The month of November is recognized for encouraging awareness of COPD. Pharmacists have the potential to make a positive impact by screening patients, providing counseling, encouraging beneficial interventions, and helping tailor patient regimens based on personalized needs. Increasing such pharmacist-made interventions could be a breakthrough in the management of COPD, which should be a major priority for our profession.

REFERENCES

  1. Centers for Disease Control (CDC). Chronic Obstructive Pulmonary Disease. 2021.
  2. Bluml BM. White paper on expanding the role of pharmacists in chronic obstructive pulmonary disease. J Am Pharm Assoc. 2011;51(2):203-11.
  3. Global Initiative for Chronic Obstructive Lung Disease (GOLD). Global Strategy for the Diagnosis, Management and Prevention of COPD Report. 2020.
  4. Bengston LGS, Bancroft T, Schilling C. et al. Development and validation of a drug adherence index for COPD. J Manag Care Spec Pharm. 2021;27(2):198-209.
  5. Sanaullah T, Khan S, Masoom A. et al. Inhaler use technique in chronic obstructive pulmonary disease patients: errors, practices, and barriers. Cureus. 2020 Sep;12(9).
  6. Whitner JB, Mueller LA, Valentino AS. Pharmacist-Driven Spirometry Screening to Target High-Risk Patients in a Primary Care Setting. J Prim Care Community Health. 2019;10:2150132719889715.
  7. Hudd TR. Emerging role of pharmacists in managing patients with chronic obstructive pulmonary disease. Am J Health Syst Pharm. 2020;77(19):1625-30.
  8. Ottenbros S, Teichert M, de Groot R. et al. Pharmacist-led intervention study to improve drug therapy in asthma and COPD patients. Int J Clin Pharm. 2014;36: 336–344.
  9. Axtell S, Haines S, Fairclough J. Effectiveness of Various Methods of Teaching Proper Inhaler Technique: The Importance of Pharmacist Counseling. J Pharm Pract. 2017;30(2):195-201.
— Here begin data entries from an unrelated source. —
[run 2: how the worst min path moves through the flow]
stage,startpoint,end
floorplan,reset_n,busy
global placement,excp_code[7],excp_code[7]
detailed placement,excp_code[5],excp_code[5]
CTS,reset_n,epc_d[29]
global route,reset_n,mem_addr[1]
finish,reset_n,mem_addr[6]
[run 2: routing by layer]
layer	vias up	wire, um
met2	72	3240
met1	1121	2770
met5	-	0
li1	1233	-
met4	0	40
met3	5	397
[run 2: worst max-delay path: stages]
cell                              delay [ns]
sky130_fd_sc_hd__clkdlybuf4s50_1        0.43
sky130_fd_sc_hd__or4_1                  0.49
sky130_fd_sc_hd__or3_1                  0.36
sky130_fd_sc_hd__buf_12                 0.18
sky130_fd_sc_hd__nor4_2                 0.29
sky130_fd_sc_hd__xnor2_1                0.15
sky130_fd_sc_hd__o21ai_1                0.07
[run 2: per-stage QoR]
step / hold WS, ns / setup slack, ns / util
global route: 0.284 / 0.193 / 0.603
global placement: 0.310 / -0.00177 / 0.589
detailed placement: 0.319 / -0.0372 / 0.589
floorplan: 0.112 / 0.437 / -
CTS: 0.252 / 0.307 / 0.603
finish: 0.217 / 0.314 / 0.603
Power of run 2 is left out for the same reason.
**src/rtl/ctrl_pkg.sv**
```systemverilog
// ctrl_pkg: shared encodings for the multi-cycle RV32I control FSM.
package ctrl_pkg;
    typedef enum logic [2:0] {S_FETCH, S_DECODE, S_EXEC, S_MEM, S_WB, S_TRAP} state_e;
    typedef enum logic [3:0] {
        CLS_R, CLS_I, CLS_LOAD, CLS_STORE, CLS_BR, CLS_JAL, CLS_JALR, CLS_LUI, CLS_AUIPC
    } cls_e;
    localparam logic [6:0] OP_R     = 7'b0110011;
    localparam logic [6:0] OP_I     = 7'b0010011;
    localparam logic [6:0] OP_LOAD  = 7'b0000011;
    localparam logic [6:0] OP_STORE = 7'b0100011;
    localparam logic [6:0] OP_BR    = 7'b1100011;
    localparam logic [6:0] OP_JAL   = 7'b1101111;
    localparam logic [6:0] OP_JALR  = 7'b1100111;
    localparam logic [6:0] OP_LUI   = 7'b0110111;
    localparam logic [6:0] OP_AUIPC = 7'b0010111;
    localparam logic [1:0] WB_ALU = 2'd0, WB_LOAD = 2'd1, WB_PC4 = 2'd2;
    localparam logic [1:0] PC_PLUS4 = 2'd0, PC_TARGET = 2'd1, PC_JALR = 2'd2;
    localparam logic [1:0] FAULT_NONE = 2'd0, FAULT_ILLEGAL = 2'd1, FAULT_IMEM = 2'd2, FAULT_DMEM = 2'd3;
endpackage

```
**src/rtl/opcode_class.sv**
```systemverilog
// opcode_class: combinational RV32I opcode classifier with illegal-opcode flag.
module opcode_class
    import ctrl_pkg::*;
(
    input  logic [6:0] opcode,
    output cls_e       cls,
    output logic       illegal
);
    always_comb begin
        cls = CLS_R;
        illegal = 1'b0;
        case (opcode)
            OP_R:     cls = CLS_R;
            OP_I:     cls = CLS_I;
            OP_LOAD:  cls = CLS_LOAD;
            OP_STORE: cls = CLS_STORE;
            OP_BR:    cls = CLS_BR;
            OP_JAL:   cls = CLS_JAL;
            OP_JALR:  cls = CLS_JALR;
            OP_LUI:   cls = CLS_LUI;
            OP_AUIPC: cls = CLS_AUIPC;
            default:  illegal = 1'b1;
        endcase
    end
endmodule

```
**src/rtl/multicycle_ctrl.sv**
```systemverilog
// multicycle_ctrl: fetch/decode/exec/mem/wb sequencer for the multi-cycle RV32I core.
// Strobes decode from the state register; ready-driven strobes are Mealy.
module multicycle_ctrl
    import ctrl_pkg::*;
#(
    parameter int unsigned WAIT_MAX = 255,
    parameter int unsigned CNT_W    = 32
) (
    input  logic             clk,
    input  logic             rst_n,
    input  logic [6:0]       opcode,
    input  logic [4:0]       rd,
    input  logic             branch_taken,
    input  logic             imem_ready,
    input  logic             dmem_ready,
    output logic             imem_req,
    output logic             ir_load,
    output logic             dmem_req,
    output logic             dmem_we,
    output logic             alu_a_pc,
    output logic             alu_b_imm,
    output logic [1:0]       wb_sel,
    output logic             regwrite,
    output logic             pc_en,
    output logic [1:0]       pc_sel,
    output logic [1:0]       fault,
    output logic [CNT_W-1:0] instret
);
    state_e           state_q, state_d;
    cls_e             cls_q, cls_d, dec_cls;
    logic             dec_illegal, retire, timeout;
    logic [15:0]      wait_q, wait_d;
    logic [1:0]       fault_q, fault_d;
    logic [CNT_W-1:0] instret_q, instret_d;

    opcode_class u_cls (.opcode(opcode), .cls(dec_cls), .illegal(dec_illegal));

    // ready arriving in the WAIT_MAX-th waiting cycle still wins
    assign timeout = wait_q == 16'(WAIT_MAX - 1);
    assign fault   = fault_q;
    assign instret = instret_q;

    always_comb begin
        state_d = state_q;
        cls_d = cls_q;
        fault_d = fault_q;
        retire = 1'b0;
        imem_req = 1'b0;
        ir_load = 1'b0;
        dmem_req = 1'b0;
        dmem_we = 1'b0;
        alu_a_pc = 1'b0;
        alu_b_imm = 1'b0;
        wb_sel = WB_ALU;
        regwrite = 1'b0;
        pc_en = 1'b0;
        pc_sel = PC_PLUS4;
        case (state_q)
            S_FETCH: begin
                imem_req = rst_n;
                ir_load = rst_n & imem_ready;
                state_d = imem_ready ? S_DECODE : timeout ? S_TRAP : S_FETCH;
                fault_d = (!imem_ready && timeout) ? FAULT_IMEM : fault_q;
            end
            S_DECODE: begin
                cls_d = dec_cls;
                state_d = dec_illegal ? S_TRAP : S_EXEC;
                fault_d = dec_illegal ? FAULT_ILLEGAL : fault_q;
            end
            S_EXEC: begin
                alu_a_pc = cls_q inside {CLS_BR, CLS_JAL, CLS_AUIPC};
                alu_b_imm = cls_q != CLS_R;
                pc_en = cls_q == CLS_BR;
                pc_sel = (cls_q == CLS_BR && branch_taken) ? PC_TARGET : PC_PLUS4;
                retire = cls_q == CLS_BR;
                state_d = (cls_q inside {CLS_LOAD, CLS_STORE}) ? S_MEM : cls_q == CLS_BR ? S_FETCH : S_WB;
            end
            S_MEM: begin
                dmem_req = 1'b1;
                dmem_we = cls_q == CLS_STORE;
                pc_en = dmem_we & dmem_ready;
                retire = dmem_we & dmem_ready;
                state_d = dmem_ready ? (dmem_we ? S_FETCH : S_WB) : timeout ? S_TRAP : S_MEM;
                fault_d = (!dmem_ready && timeout) ? FAULT_DMEM : fault_q;
            end
            S_WB: begin
                regwrite = rd != 5'd0;
                wb_sel = cls_q == CLS_LOAD ? WB_LOAD : (cls_q inside {CLS_JAL, CLS_JALR}) ? WB_PC4 : WB_ALU;
                pc_en = 1'b1;
                pc_sel = cls_q == CLS_JAL ? PC_TARGET : cls_q == CLS_JALR ? PC_JALR : PC_PLUS4;
                retire = 1'b1;
                state_d = S_FETCH;
            end
            default: ;
        endcase
        instret_d = instret_q + CNT_W'(retire);
        wait_d = (state_d == state_q && state_q != S_TRAP) ? wait_q + 16'd1 : 16'd0;
    end

    always_ff @(posedge clk or negedge rst_n) begin
        if (!rst_n) begin
            state_q <= S_FETCH;
            cls_q <= CLS_R;
            wait_q <= '0;
            fault_q <= FAULT_NONE;
            instret_q <= '0;
        end else begin
            state_q <= state_d;
            cls_q <= cls_d;
            wait_q <= wait_d;
            fault_q <= fault_d;
            instret_q <= instret_d;
        end
    end
endmodule

```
  10. Khdour MR, Kidney JC, Smyth BM, McElnay JC. Clinical pharmacy-led disease and medicine management programme for patients with COPD. Br J Clin Pharmacol. 2009;68(4):588-98.
  11. Tommelein E, Mehuys E, Van Hees T, et al. Effectiveness of pharmaceutical care for patients with chronic obstructive pulmonary disease (PHARMACOP): a randomized controlled trial. Br J Clin Pharmacol. 2014;77(5):756-66.
  12. Dietrich E, Klinker KP, Li J, et al. Antibiotic Stewardship for Acute Exacerbation of Chronic Obstructive Pulmonary Disease. Am J Ther. 2019;26(4):499-501.
  13. Wu J, Sin DD. Improved patient outcome with smoking cessation: when is it too late?. Int J Chron Obstruct Pulmon Dis. 2011;6:259-67.
  14. Arabyat RM, Raisch DW, Bakhireva L. Influenza vaccination for patients with chronic obstructive pulmonary disease: Implications for pharmacists. Res Social Adm Pharm. 2018;14(2):162-69.
  15. Nichol KL. The additive benefits of influenza and pneumococcal vaccinations during influenza seasons among elderly persons with chronic lung disease. Vaccine. 1999;17 Suppl 1:S91-S93.